Background information
- Born: July 18, 1978 (age 48) Michigan, U.S.
- Occupations: Musician; producer;
- Instruments: Guitar; drums; percussion; bass guitar; keyboards; piano; programming; vocals;
- Years active: 1996–present
- Labels: Sumerian; Fearless; RCA;
- Member of: Dead Posey
- Formerly of: Eve 6
- Spouse: Danyell Souza

= Tony Fagenson =

Anthony Edward Fagenson (born July 18, 1978), also known as Tony Nova, is a guitarist, producer, songwriter and multi-instrumentalist who is best known for his work with rock bands Eve 6 and Dead Posey.

== Early life ==
Fagenson was born July 18, 1978 in Michigan, to Don Fagenson, known professionally as Don Was, and former Virgin Records A&R executive and video director Gemma Corfield.

== Eve 6 ==
While attending the University of Southern California at the age of 18, he auditioned for a band from La Crescenta, California called Eleventeen (eventually to become Eve 6) to replace their drummer. A fan at the time of the Fox TV show The X-Files, Fagenson and singer Max Collins were inspired to name the band Eve 6 after seeing the X-Files episode "Eve" while recording their first album. Fagenson played on and co-wrote the four Eve 6 albums released between 1998 and 2012.

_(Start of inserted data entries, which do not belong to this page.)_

## config.mk

```make
export PLATFORM = sky130hd
export DESIGN_NAME = scaled_pwm_timer
export DESIGN_NICKNAME = d
export VERILOG_FILES = /design/src/rtl/pwm_timer_pkg.sv /design/src/rtl/pwmt_counter.sv /design/src/rtl/pwmt_regs.sv /design/src/rtl/pwmt_channel.sv /design/src/rtl/scaled_pwm_timer.sv
export SDC_FILE = /design/constraint.sdc
export NUM_CORES = 1
export LEC_CHECK = 0
export ABC_AREA = 1
export BUFFER_PORTS_ARGS = -buffer_cell sky130_fd_sc_hd__buf_2
export CAP_MARGIN = 30
export CORE_ASPECT_RATIO = 1.5
export CORE_MARGIN = 2
export CORE_UTILIZATION = 38
export CTS_BUF_LIST = sky130_fd_sc_hd__clkbuf_16
export CTS_CLUSTER_DIAMETER = 30
export DETAILED_ROUTE_END_ITERATION = 10
export PLACE_DENSITY_LB_ADDON = 0.25
export RECOVER_POWER = 100
export SLEW_MARGIN = 25
export SYNTH_ARGS = -nofsm -noshare
export SYNTH_HDL_FRONTEND = slang
export SYNTH_SLANG_ARGS = --single-unit
```

## constraint.sdc

```tcl
create_clock -name clk -period 6.27 [get_ports clk]
set_clock_uncertainty 0.15 [all_clocks]
set_input_delay 0.3135 -clock clk [delete_from_list [all_inputs] [get_ports clk]]
set_output_delay 0.3135 -clock clk [all_outputs]
set_load 0.02 [all_outputs]
```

Fagenson announced his departure from Eve 6 via Instagram and Twitter on April 7, 2018 and is now full time playing in his band Dead Posey.

== Producer and songwriter ==
When not spending time on band matters, Fagenson produced and co-wrote songs for artists such as Puddle of Mudd, Emily Osment (of Disney's Hannah Montana), The Johnsons & Bryce Vine, Sandra N, Illustrated, Malbec and more, as well as vocal editing and engineering for artists such as Gregg Allman. In 2005, Fagenson joined former Eve 6 member Max Collins in forming a new band, The Sugi Tap while Eve 6 was on hiatus.

== Dead Posey ==
In 2018, Fagenson started his current band Dead Posey as guitarist, co-writer & producer with partner Danyell Souza. The band released 3 EP's on Sumerian Records / Position Music - Freak Show, Malfunction] & Malfunction X Broken Down. Dead Posey released their debut album 'Are You In A Cult?' on October 18, 2024.

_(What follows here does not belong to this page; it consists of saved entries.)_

<file path="src/rtl/nfs_pkg.sv">
package nfs_pkg;

  typedef enum logic [1:0] {
    ST_FETCH = 2'd0,
    ST_WAIT  = 2'd1,
    ST_EX_LO = 2'd2,
    ST_EX_HI = 2'd3
  } nfs_state_t;

endpackage

</file>
<file path="src/rtl/nfs_pc.sv">
module nfs_pc #(
  parameter int PC_W = 12
) (
  input  logic            clk,
  input  logic            rst,
  input  logic            inc,
  output logic [PC_W-1:0] pc
);

  logic [PC_W-1:0] pc_q;

  // Plain modular increment: the top address rolls over to zero.
  always_ff @(posedge clk) begin
    if (rst) begin
      pc_q <= '0;
    end else if (inc) begin
      pc_q <= pc_q + 1'b1;
    end
  end

  assign pc = pc_q;

endmodule

</file>
<file path="src/rtl/nfs_ireg.sv">
module nfs_ireg #(
  parameter int OP_W = 4
) (
  input  logic              clk,
  input  logic              rst,
  input  logic              latch_en,
  input  logic              issue_hi,
  input  logic [2*OP_W-1:0] rd_data,
  output logic [OP_W-1:0]   op_code
);

  localparam int NIBS   = 2;
  localparam int BYTE_W = NIBS * OP_W;

  logic [BYTE_W-1:0] instr_q;
  logic [OP_W-1:0]   in_nib  [NIBS];
  logic [OP_W-1:0]   reg_nib [NIBS];
  logic [OP_W-1:0]   op_q;

  for (genvar g = 0; g < NIBS; g++) begin : g_slice
    assign in_nib[g]  = rd_data[g*OP_W +: OP_W];
    assign reg_nib[g] = instr_q[g*OP_W +: OP_W];
  end

  always_ff @(posedge clk) begin
    if (rst) begin
      instr_q <= '0;
    end else if (latch_en) begin
      instr_q <= rd_data;
    end
  end

  // The low nibble goes straight from the returned byte;
  // the high nibble comes from the stored copy.
  always_ff @(posedge clk) begin
    if (rst) begin
      op_q <= '0;
    end else if (latch_en) begin
      op_q <= in_nib[0];
    end else if (issue_hi) begin
      op_q <= reg_nib[1];
    end
  end

  assign op_code = op_q;

endmodule

</file>
<file path="src/rtl/nfs_ctrl.sv">
module nfs_ctrl
  import nfs_pkg::*;
(
  input  logic clk,
  input  logic rst,
  input  logic rd_busy,
  input  logic rd_done,
  input  logic ex_done,
  output logic rd_start,
  output logic op_start,
  output logic valid,
  output logic latch_en,
  output logic issue_hi,
  output logic pc_inc
);

  nfs_state_t state_q, state_d;
  logic       rd_start_q, op_start_q, valid_q;
  logic       fetch_go, ex_ack;

  always_comb begin
    fetch_go = (state_q == ST_FETCH) && !rd_busy;
    latch_en = (state_q == ST_WAIT) && rd_done;
    // An acknowledge that coincides with the issue strobe belongs to
    // the previous operation and is not taken.
    ex_ack   = ex_done && !op_start_q;
    issue_hi = (state_q == ST_EX_LO) && ex_ack;
    pc_inc   = (state_q == ST_EX_HI) && ex_ack;
  end

  always_comb begin
    state_d = state_q;
    unique case (state_q)
      ST_FETCH: if (fetch_go) state_d = ST_WAIT;
      ST_WAIT:  if (latch_en) state_d = ST_EX_LO;
      ST_EX_LO: if (issue_hi) state_d = ST_EX_HI;
      ST_EX_HI: if (pc_inc)   state_d = ST_FETCH;
      default:                state_d = ST_FETCH;
    endcase
  end

  always_ff @(posedge clk) begin
    if (rst) begin
      state_q    <= ST_FETCH;
      rd_start_q <= 1'b0;
      op_start_q <= 1'b0;
      valid_q    <= 1'b0;
    end else begin
      state_q    <= state_d;
      rd_start_q <= fetch_go;
      op_start_q <= latch_en || issue_hi;
      if (latch_en) valid_q <= 1'b1;
    end
  end

  assign rd_start = rd_start_q;
  assign op_start = op_start_q;
  assign valid    = valid_q;

endmodule

</file>
<file path="src/rtl/nibble_fetch_seq.sv">
module nibble_fetch_seq #(
  parameter int PC_W = 12,
  parameter int OP_W = 4
) (
  input  logic                clk,
  input  logic                rst,
  input  logic                rd_busy,
  input  logic                rd_done,
  input  logic [2*OP_W-1:0]   rd_data,
  output logic                rd_start,
  output logic [PC_W-1:0]     rd_addr,
  input  logic                ex_done,
  output logic [OP_W-1:0]     op_code,
  output logic                op_start,
  output logic                valid
);

  logic latch_en, issue_hi, pc_inc;

  nfs_ctrl u_ctrl (
    .clk      (clk),
    .rst      (rst),
    .rd_busy  (rd_busy),
    .rd_done  (rd_done),
    .ex_done  (ex_done),
    .rd_start (rd_start),
    .op_start (op_start),
    .valid    (valid),
    .latch_en (latch_en),
    .issue_hi (issue_hi),
    .pc_inc   (pc_inc)
  );

  nfs_ireg #(.OP_W(OP_W)) u_ireg (
    .clk      (clk),
    .rst      (rst),
    .latch_en (latch_en),
    .issue_hi (issue_hi),
    .rd_data  (rd_data),
    .op_code  (op_code)
  );

  nfs_pc #(.PC_W(PC_W)) u_pc (
    .clk (clk),
    .rst (rst),
    .inc (pc_inc),
    .pc  (rd_addr)
  );

endmodule

</file>
<file path="config.mk">
export PLATFORM = sky130hd
export DESIGN_NAME = nibble_fetch_seq
export DESIGN_NICKNAME = d
export VERILOG_FILES = /design/src/rtl/nfs_pkg.sv /design/src/rtl/nfs_pc.sv /design/src/rtl/nfs_ireg.sv /design/src/rtl/nfs_ctrl.sv /design/src/rtl/nibble_fetch_seq.sv
export SDC_FILE = /design/constraint.sdc
export NUM_CORES = 1
export LEC_CHECK = 0
export ABC_AREA = 1
export BUFFER_PORTS_ARGS = -buffer_cell sky130_fd_sc_hd__buf_2
export CORE_ASPECT_RATIO = 0.75
export CORE_MARGIN = 2
export CORE_UTILIZATION = 54
export DETAILED_ROUTE_END_ITERATION = 7
export GPL_TIMING_DRIVEN = 0
export PLACE_DENSITY = 0.94
export SYNTH_ARGS = -nofsm -noshare
export SYNTH_HDL_FRONTEND = slang
export SYNTH_SLANG_ARGS = --single-unit
</file>
<file path="constraint.sdc">
create_clock -name clk -period 3.3 [get_ports clk]
set_clock_uncertainty 0.2 [all_clocks]
set_input_delay 0 -clock clk [delete_from_list [all_inputs] [get_ports clk]]
set_output_delay 0 -clock clk [all_outputs]
set_load 0.1 [all_outputs]
</file>
==> impl_summary.log <==
INFO  metric cts-buffers-inserted = 3
INFO  metric fp-row-count = 14
INFO  metric die_area = 2580 um^2
INFO  metric power_density = 620 nW/um^2
INFO  metric area.sequential = 500 um^2
INFO  metric slew-limit-headroom = 0.676
INFO  metric num_antenna_cells = 0
INFO  metric cp_common_cell = sky130_fd_sc_hd__nand2_1
INFO  metric finalSetupTns = 0 ns
INFO  metric fp.coreArea = 2030 um^2
INFO  metric worst-endpoint-arrival = 2.25 ns
INFO  metric synthesis.area = 1180 um^2
INFO  metric route.antenna.remaining_nets = 0
INFO  metric setup_slack_of_the_most_critical_reg_to_reg_path = 1.08 ns
INFO  metric grt_antenna_before_repair = 0
INFO  metric p_leak = 0.782 nW
INFO  metric worstSkewPairLatency = 0.32 ns
INFO  metric drt-initial-drc-count = 27
INFO  metric most_common_library_cell_in_the_layout_ignoring_fill_and_taps = sky130_fd_sc_hd__nand2_1
INFO  metric drive_gt1_frac = 0.183
INFO  metric cell_variety_after_synth = 19
INFO  metric top_level_ports = 32
INFO  metric chipWidth = 58.0 um
INFO  metric drt_wl_total = 2.67 mm
INFO  metric worst_path_max_delay_cell = sky130_fd_sc_hd__dlygate4sd3_1
INFO  metric crit_path_max_fanout = 9
INFO  metric wire_per_inst = 11.0 um
INFO  metric synth.yosys.seq_area_share = 0.423
INFO  metric path_clk_slew = 0.14 ns
INFO  metric grt_first_pass_wirelength = 4.42 mm
INFO  metric gr-usage-all-layers = 0.222
INFO  metric slowest_stage_delay_on_critical_path = 0.56 ns
INFO  metric final_min_period_over_clock_period = 0.674
INFO  metric via_count_of_the_first_global_routing_pass = 1,032
INFO  metric post_synthesis_cells = 168
INFO  metric floorplan.initialDensity = 0.582
INFO  metric finish.net_count = 239
INFO  metric worst_pin_slew = 0.489 ns
INFO  metric timing.critical_path.to_type = flop
INFO  metric outcome = complete, no violations
INFO  metric final-setup-viol-count = 0
INFO  metric area_delta_synth_final = 32.0%
INFO  metric rsz0062_at_grt = false
INFO  metric avg_cell_area_syn = 7.04 um^2
INFO  metric max_freq = 0.450 GHz
INFO  metric grt_max_degree = 15
INFO  metric dp_hpwl = 1.88 mm
INFO  metric worstPathRequired = 3.32 ns
INFO  metric layout.cells.most_common_list = sky130_fd_sc_hd__nand2_1 (43), sky130_fd_sc_hd__buf_2 (31), sky130_fd_sc_hd__nor2_1 (29), sky130_fd_sc_hd__dfxtp_1 (25), sky130_fd_sc_hd__inv_1 (21)
INFO  metric cts.sink_count = 25
INFO  metric routabilityCongestion = 0.875
INFO  metric yosys_register_bits = 25
INFO  metric layout_filler_cell_count = 144
INFO  metric slew_viols_final = 0
INFO  metric cts_setup_buffers = 0
INFO  metric crit_path_cell_chain = inv_1, ha_1, nand2_1, clkinv_1, nand2_1, a21oi_1, dlygate4sd3_1
INFO  metric via_count = 1,200
INFO  metric vias_per_instance = 4.94
INFO  metric cts_tree = built
INFO  metric worst_ir_drop_vdd = 587 uV
INFO  metric dr.pass1.iters = 4
INFO  metric ys.warnings.count = 0
INFO  metric timing.critical_path.from_type = flop
INFO  metric gr-total-overflow = 0
INFO  metric timing.final.crit_period = 2.22 ns
INFO  metric max-clock-path-buffers = 2
INFO  metric final_core_util = 0.768
INFO  metric cts_root_buf = sky130_fd_sc_hd__clkbuf_4
INFO  metric syn_nets = 187
INFO  metric cts.htree.levels = 1
INFO  metric finalHoldViolations = 0
INFO  metric cap_viol_max_count = 0
INFO  metric timing.hold.ws = 0.173 ns
INFO  metric die-height = 44.5 um
INFO  metric multiInputGateArea = 587 um^2
INFO  metric remaining_drc_errors = 0
INFO  metric portBuffers = 30
INFO  metric holdCritPathClass = primary input to flop
INFO  metric worstSetupPathType = flop to flop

Dead Posey has played notable festivals Download, Louder Than Life, Aftershock, Shiprocked and Mad Cool Festival as well as touring with bands such as Theory of a Deadman, Palaye Royale, Bones UK, Sophie Lloyd and The Birthday Massacre.

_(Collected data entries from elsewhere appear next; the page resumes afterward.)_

**src/rtl/ifetch_xlate_pkg.sv**
```systemverilog
package ifetch_xlate_pkg;

  typedef enum logic [1:0] {
    FLT_NONE = 2'd0,
    FLT_ACV  = 2'd1,
    FLT_MISS = 2'd2,
    FLT_MCHK = 2'd3
  } fault_e;

  localparam logic [1:0] MODE_KERNEL = 2'd0;

  // Strobes from control to datapath for one request
  typedef struct packed {
    logic   respond;
    logic   capture;
    logic   selPal;
    logic   selPhys;
    logic   selSuper;
    logic   selTable;
    fault_e code;
  } strobe_t;

endpackage

```
**src/rtl/ifetch_xlate_ctrl.sv**
```systemverilog
module ifetch_xlate_ctrl
  import ifetch_xlate_pkg::*;
#(
  parameter int MODE_W = 2
) (
  input  logic                  reqValid,
  input  logic                  reqPhys,
  input  logic [MODE_W-1:0]     curMode,
  input  logic                  vaPal,
  input  logic                  vaCanon,
  input  logic                  inSuperWin,
  input  logic                  physBad,
  input  logic                  luHit,
  input  logic [(1<<MODE_W)-1:0] luExecEn,
  output logic                  luValid,
  output strobe_t               st
);

  always_comb begin
    st      = '0;
    st.code = FLT_NONE;
    luValid = 1'b0;
    if (reqValid) begin
      st.respond = 1'b1;
      if (vaPal) begin
        st.selPal = 1'b1;
      end else if (reqPhys) begin
        if (physBad) st.code = FLT_MCHK;
        else         st.selPhys = 1'b1;
      end else if (!vaCanon) begin
        st.code    = FLT_ACV;
        st.capture = 1'b1;
      end else if (inSuperWin) begin
        if (curMode == MODE_W'(MODE_KERNEL)) begin
          st.selSuper = 1'b1;
        end else begin
          st.code    = FLT_ACV;
          st.capture = 1'b1;
        end
      end else begin
        luValid = 1'b1;
        if (!luHit) begin
          st.code    = FLT_MISS;
          st.capture = 1'b1;
        end else if (!luExecEn[curMode]) begin
          st.code    = FLT_ACV;
          st.capture = 1'b1;
        end else begin
          st.selTable = 1'b1;
        end
      end
    end
  end

endmodule

```
**src/rtl/ifetch_xlate_dp.sv**
```systemverilog
module ifetch_xlate_dp
  import ifetch_xlate_pkg::*;
#(
  parameter int VA_W       = 64,
  parameter int VA_IMPL_W  = 43,
  parameter int PA_IMPL_W  = 44,
  parameter int PAGE_SHIFT = 13,
  parameter int UC_LO      = 39,
  parameter int UC_HI      = 40,
  parameter int PTE_SHIFT  = 3,
  localparam int VPN_W     = VA_IMPL_W - PAGE_SHIFT,
  localparam int PFN_W     = PA_IMPL_W - PAGE_SHIFT
) (
  input  logic                 clk,
  input  logic                 rstN,
  input  logic [VA_W-1:0]      reqVa,
  input  logic [1:0]           spEnable,
  input  logic [VA_W-1:0]      ptBase,
  input  logic [PFN_W-1:0]     luPfn,
  input  strobe_t              st,
  output logic                 vaPal,
  output logic                 vaCanon,
  output logic                 inSuperWin,
  output logic                 physBad,
  output logic [VPN_W-1:0]     vaVpn,
  output logic                 respValid,
  output logic [PA_IMPL_W-1:0] respPa,
  output logic                 respUncached,
  output fault_e               respFault,
  output logic [VA_W-1:0]      faultTag,
  output logic [VA_W-1:0]      faultForm
);

  localparam int HI_W = VA_W - VA_IMPL_W + 1;
  localparam logic [PA_IMPL_W-1:0] LOW_MASK =
    PA_IMPL_W'((64'd1 << UC_HI) - 64'd1);
  localparam logic [PA_IMPL_W-1:0] EXT_MASK = ~LOW_MASK;

  logic [HI_W-1:0]      vaHigh;
  logic [PA_IMPL_W-1:0] vaLow;
  logic [PA_IMPL_W-1:0] superPa;
  logic [PA_IMPL_W-1:0] tablePa;
  logic [PA_IMPL_W-1:0] paNext;
  logic                 ucNext;
  logic [VA_W-1:0]      formNext;

  assign vaPal      = reqVa[0];
  assign vaHigh     = reqVa[VA_W-1:VA_IMPL_W-1];
  assign vaCanon    = (&vaHigh) | ~(|vaHigh);
  assign inSuperWin = spEnable[1] && (reqVa[VA_IMPL_W-1:VA_IMPL_W-2] == 2'b10);
  assign vaVpn      = reqVa[VA_IMPL_W-1:PAGE_SHIFT];
  assign vaLow      = reqVa[PA_IMPL_W-1:0];

  generate
    if (VA_W > PA_IMPL_W) begin : g_wide
      assign physBad = |reqVa[VA_W-1:PA_IMPL_W];
    end else begin : g_narrow
      assign physBad = 1'b0;
    end
  endgenerate

  // Superpage: extend by the uncached bits, else trim to the low window
  always_comb begin
    if (vaLow[UC_LO] || vaLow[UC_HI]) superPa = vaLow | EXT_MASK;
    else                              superPa = vaLow & LOW_MASK;
  end

  assign tablePa = {luPfn, reqVa[PAGE_SHIFT-1:2], 2'b00};

  always_comb begin
    if (st.selPal)        paNext = {vaLow[PA_IMPL_W-1:2], 2'b00};
    else if (st.selPhys)  paNext = vaLow;
    else if (st.selSuper) paNext = superPa;
    else if (st.selTable) paNext = tablePa;
    else                  paNext = '0;
  end

  assign ucNext   = !st.selPal && (paNext[UC_LO] || paNext[UC_HI]);
  assign formNext = ptBase | (VA_W'(vaVpn) << PTE_SHIFT);

  always_ff @(posedge clk) begin
    if (!rstN) begin
      respValid    <= 1'b0;
      respPa       <= '0;
      respUncached <= 1'b0;
      respFault    <= FLT_NONE;
    end else begin
      respValid <= st.respond;
      if (st.respond) begin
        respPa       <= paNext;
        respUncached <= ucNext;
        respFault    <= st.code;
      end
    end
  end

  always_ff @(posedge clk) begin
    if (!rstN) begin
      faultTag  <= '0;
      faultForm <= '0;
    end else if (st.capture) begin
      faultTag  <= reqVa;
      faultForm <= formNext;
    end
  end

endmodule

```
**src/rtl/ifetch_xlate.sv**
```systemverilog
module ifetch_xlate
  import ifetch_xlate_pkg::*;
#(
  parameter int VA_W       = 64,
  parameter int VA_IMPL_W  = 43,
  parameter int PA_IMPL_W  = 44,
  parameter int PAGE_SHIFT = 13,
  parameter int MODE_W     = 2,
  parameter int ASN_W      = 8,
  localparam int VPN_W     = VA_IMPL_W - PAGE_SHIFT,
  localparam int PFN_W     = PA_IMPL_W - PAGE_SHIFT,
  localparam int EN_W      = 1 << MODE_W
) (
  input  logic                 clk,
  input  logic                 rstN,
  input  logic                 reqValid,
  input  logic [VA_W-1:0]      reqVa,
  input  logic                 reqPhys,
  input  logic [MODE_W-1:0]    curMode,
  input  logic [1:0]           spEnable,
  input  logic [ASN_W-1:0]     curAsn,
  input  logic [VA_W-1:0]      ptBase,
  output logic                 luValid,
  output logic [VPN_W-1:0]     luVpn,
  output logic [ASN_W-1:0]     luAsn,
  input  logic                 luHit,
  input  logic [PFN_W-1:0]     luPfn,
  input  logic [EN_W-1:0]      luExecEn,
  output logic                 respValid,
  output logic [PA_IMPL_W-1:0] respPa,
  output logic                 respUncached,
  output logic [1:0]           respFault,
  output logic [VA_W-1:0]      faultTag,
  output logic [VA_W-1:0]      faultForm
);

  strobe_t st;
  fault_e  faultQ;
  logic    vaPal, vaCanon, inSuperWin, physBad;

  assign luAsn     = curAsn;
  assign respFault = faultQ;

  ifetch_xlate_ctrl #(.MODE_W(MODE_W)) u_ctrl (
    .reqValid   (reqValid),
    .reqPhys    (reqPhys),
    .curMode    (curMode),
    .vaPal      (vaPal),
    .vaCanon    (vaCanon),
    .inSuperWin (inSuperWin),
    .physBad    (physBad),
    .luHit      (luHit),
    .luExecEn   (luExecEn),
    .luValid    (luValid),
    .st         (st)
  );

  ifetch_xlate_dp #(
    .VA_W(VA_W), .VA_IMPL_W(VA_IMPL_W), .PA_IMPL_W(PA_IMPL_W),
    .PAGE_SHIFT(PAGE_SHIFT)
  ) u_dp (
    .clk          (clk),
    .rstN         (rstN),
    .reqVa        (reqVa),
    .spEnable     (spEnable),
    .ptBase       (ptBase),
    .luPfn        (luPfn),
    .st           (st),
    .vaPal        (vaPal),
    .vaCanon      (vaCanon),
    .inSuperWin   (inSuperWin),
    .physBad      (physBad),
    .vaVpn        (luVpn),
    .respValid    (respValid),
    .respPa       (respPa),
    .respUncached (respUncached),
    .respFault    (faultQ),
    .faultTag     (faultTag),
    .faultForm    (faultForm)
  );

endmodule

```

Dead Posey's music has been heard in Fox's Lucifer, MTV's Teen Wolf, Marvel's Cloak & Dagger, and Netflix's Jack Whitehall: Travels With My Father, as well as in ads for Taco Bell, Sony PlayStation, Riot Games’ League of Legends, and more. In 2019 their song "Don't Stop The Devil" was the theme song for WWE's Elimination Chamber. The band's song "Parasite" from the Malfunction EP made the 68 Best Rock Songs of 2020 by Loudwire. Dead Posey has received positive write ups from the likes of Spin, Guitar World, Kerrang! Magazine and has collaborated with Hot Topic on their "I Like Scary Movies Experience" feature. They have also appeared on podcasts such as The Boo Crew, The Fred Minnick Show and She Will Rock You. In June 2022 Dead Posey have made their debut on Kerrang! Radio's show Fresh Blood hosted by Alex Baker and were picked as The Featured Artist Of The Week.

== Show One ==
Fagenson is the co-creator of ShowOne, a mobile backing tracks app for musicians.

== Personal life ==
Fagenson is married to bandmate Danyell Souza (Dead Posey). He is the son of the Grammy Award winning producer Don Was.